Better safe than sorry to wait a little while longer to introduce your new pup to other dogs. I'm weary of taking my dog to some dog parks since I've heard that other dogs contracted Kennel Cough from the parks...yikes! Ask your vet-I'm sure they can give you some advice. Enjoy your new pup!


----------



## Lisa (Feb 18, 2009)

I'm also getting my new pup in two weeks. 16 weeks seems like so long to have to wait to walk the dog freely. I had planned to socialize mine to friends with dogs. I know their dogs are well looked after and have been vacinated but I've recently changed my mind.

I've been reading a new book by Ian Dunbar called 'Before & After Your New Puppy'. So far it's been a very good read. His theory is that after the puppy has had it's second shots you can take them out for walks but still be careful cause it takes a few weeks for the shots to really take effect.

He also wrote that even visiting with trusted dogs is not a good idea if those dogs spend time in dog parks or in highly dog populated areas cause they could track in parvo on their feet. It seems it's more critical before 16 weeks to socialize with people rather than dogs.

We've been counting down the days till our pup comes home. We've been to the breeder twice to visit him. It's amazing how fast they grow.


----------



## cmdukes (Jan 2, 2009)

thanks for the responses....

Lisa..that sounds like a good read. I have been reading a lot myself and I will have to pick up that book as well. That is exactly how my breeder put it about the dogs carrying virus in on their feet. Even know you might trust your family's or great friend's dogs and know they have all their shots, you never know what they pick up out side or from a dog park. 

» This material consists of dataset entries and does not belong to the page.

===== src/rtl/uart_reg_arbiter.sv =====
// Round-robin arbiter sharing the single UART register port among N_REQ
// requesters, with locked multi-beat bursts capped at MAX_BURST beats while
// others wait.
//   clk, reset           : clock, synchronous active-low reset
//   req/lock/wr          : per-requester request, burst lock, beat type (1=write)
//   addr/wdata           : packed per-requester address and write data
//   gnt                  : registered one-hot grant
//   rvalid/rdata         : read-data pulse per requester, shared captured data
//   uart_write/uart_addr/uart_data_in : muxed register port toward the UART
//   uart_data_out        : read data returned by the UART
module uart_reg_arbiter
  import uart_arb_pkg::*;
#(
  parameter int unsigned N_REQ     = 2,
  parameter int unsigned ADDR_W    = ADDR_W_DEF,
  parameter int unsigned DATA_W    = DATA_W_DEF,
  parameter int unsigned MAX_BURST = 4
) (
  input  logic                    clk,
  input  logic                    reset,
  input  logic [N_REQ-1:0]        req,
  input  logic [N_REQ-1:0]        lock,
  input  logic [N_REQ-1:0]        wr,
  input  logic [N_REQ*ADDR_W-1:0] addr,
  input  logic [N_REQ*DATA_W-1:0] wdata,
  output logic [N_REQ-1:0]        gnt,
  output logic [N_REQ-1:0]        rvalid,
  output logic [DATA_W-1:0]       rdata,
  output logic                    uart_write,
  output logic [ADDR_W-1:0]       uart_addr,
  output logic [DATA_W-1:0]       uart_data_in,
  input  logic [DATA_W-1:0]       uart_data_out
);

  localparam int unsigned PTR_W = $clog2(N_REQ);
  localparam int unsigned CNT_W = $clog2(MAX_BURST + 1);
  localparam logic [CNT_W-1:0] MAX_CNT = CNT_W'(MAX_BURST);

  arb_state_t        state, state_n;
  logic [N_REQ-1:0]  gnt_n, rvalid_n, win;
  logic [PTR_W-1:0]  ptr, ptr_n, win_idx;
  logic [CNT_W-1:0]  cnt, cnt_n, cnt_inc;
  logic [DATA_W-1:0] rdata_n, data_hold, sel_wdata;
  logic [ADDR_W-1:0] addr_hold, sel_addr;
  logic              sel_req, sel_lock, sel_wr;
  logic              beat, others, pick_valid;

  rr_pick #(
    .N_REQ (N_REQ),
    .PTR_W (PTR_W)
  ) u_pick (
    .req   (req),
    .ptr   (ptr),
    .win   (win),
    .valid (pick_valid)
  );

  // Owner's request fields and winner index, selected by constant slices.
  always_comb begin
    sel_req   = 1'b0;
    sel_lock  = 1'b0;
    sel_wr    = 1'b0;
    sel_addr  = '0;
    sel_wdata = '0;
    win_idx   = '0;
    for (int i = 0; i < int'(N_REQ); i++) begin
      if (gnt[i]) begin
        sel_req   = req[i];
        sel_lock  = lock[i];
        sel_wr    = wr[i];
        sel_addr  = addr[i*ADDR_W +: ADDR_W];
        sel_wdata = wdata[i*DATA_W +: DATA_W];
      end
      if (win[i]) begin
        win_idx = PTR_W'(i);
      end
    end
  end

  // A beat is suppressed while reset is asserted so no UART write escapes.
  assign beat         = reset && (state == GRANT) && sel_req;
  assign others       = |(req & ~gnt);
  assign uart_write   = beat && sel_wr;
  assign uart_addr    = beat ? sel_addr  : addr_hold;
  assign uart_data_in = beat ? sel_wdata : data_hold;
  assign cnt_inc      = (cnt == MAX_CNT) ? cnt : cnt + CNT_W'(1);

  // Next-state, grant, beat counting and read capture.
  always_comb begin
    state_n  = state;
    gnt_n    = gnt;
    ptr_n    = ptr;
    cnt_n    = cnt;
    rvalid_n = '0;
    rdata_n  = rdata;
    case (state)
      IDLE, GAP: begin
        if (pick_valid) begin
          state_n = GRANT;
          gnt_n   = win;
          ptr_n   = win_idx;
          cnt_n   = '0;
        end else begin
          state_n = IDLE;
          gnt_n   = '0;
        end
      end
      GRANT: begin
        if (beat) begin
          cnt_n = cnt_inc;
          if (!sel_wr) begin
            rvalid_n = gnt;
            rdata_n  = uart_data_out;
          end
        end
        // Saturated count only forces release once someone else is waiting.
        if (!sel_req || !sel_lock || ((cnt_inc == MAX_CNT) && others)) begin
          state_n = GAP;
          gnt_n   = '0;
        end
      end
      default: begin
        state_n = IDLE;
        gnt_n   = '0;
      end
    endcase
  end

  // State and output registers; address/data hold the last beat's values.
  always_ff @(posedge clk) begin
    if (!reset) begin
      state     <= IDLE;
      gnt       <= '0;
      ptr       <= PTR_W'(N_REQ - 1);
      cnt       <= '0;
      rvalid    <= '0;
      rdata     <= '0;
      addr_hold <= '0;
      data_hold <= '0;
    end else begin
      state  <= state_n;
      gnt    <= gnt_n;
      ptr    <= ptr_n;
      cnt    <= cnt_n;
      rvalid <= rvalid_n;
      rdata  <= rdata_n;
      if (beat) begin
        addr_hold <= sel_addr;
        data_hold <= sel_wdata;
      end
    end
  end

endmodule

I am counting down the days as well...They really do grow fast!!!! 

Kailua...I think you are right...better safe then sorry...


----------



## Kailua (Feb 12, 2009)

My dog is a VERY social animal. He'll stop in his tracks to want to say, "Hello" to another dog. In Hawaii, when people are friendly and easy to get along with they get the nickname of "Joe Aloha". When he comes across another dog-he doesn't bark-but has the urge to want to say hi in dog language. He's 8 months old and everyone in our neighborhood knows our dog. This is really a fun breed to have.


----------



## UplandV (Feb 8, 2009)

Socialization is most important BETWEEN 8-16 weeks. After 16 weeks some personality traits are set in. Puppy kindergarden is also a very good way to socialize your dog with other puppies and dogs of all ages. 

Your dog should have some immunities from the breast milk of it's mother, in addition to the shots it's gotten.

Exposing your new puppy to pleasant experiences such as strangers, children and other dogs between eight and 16 weeks of age, is critical to having a well-adjusted adult dog. 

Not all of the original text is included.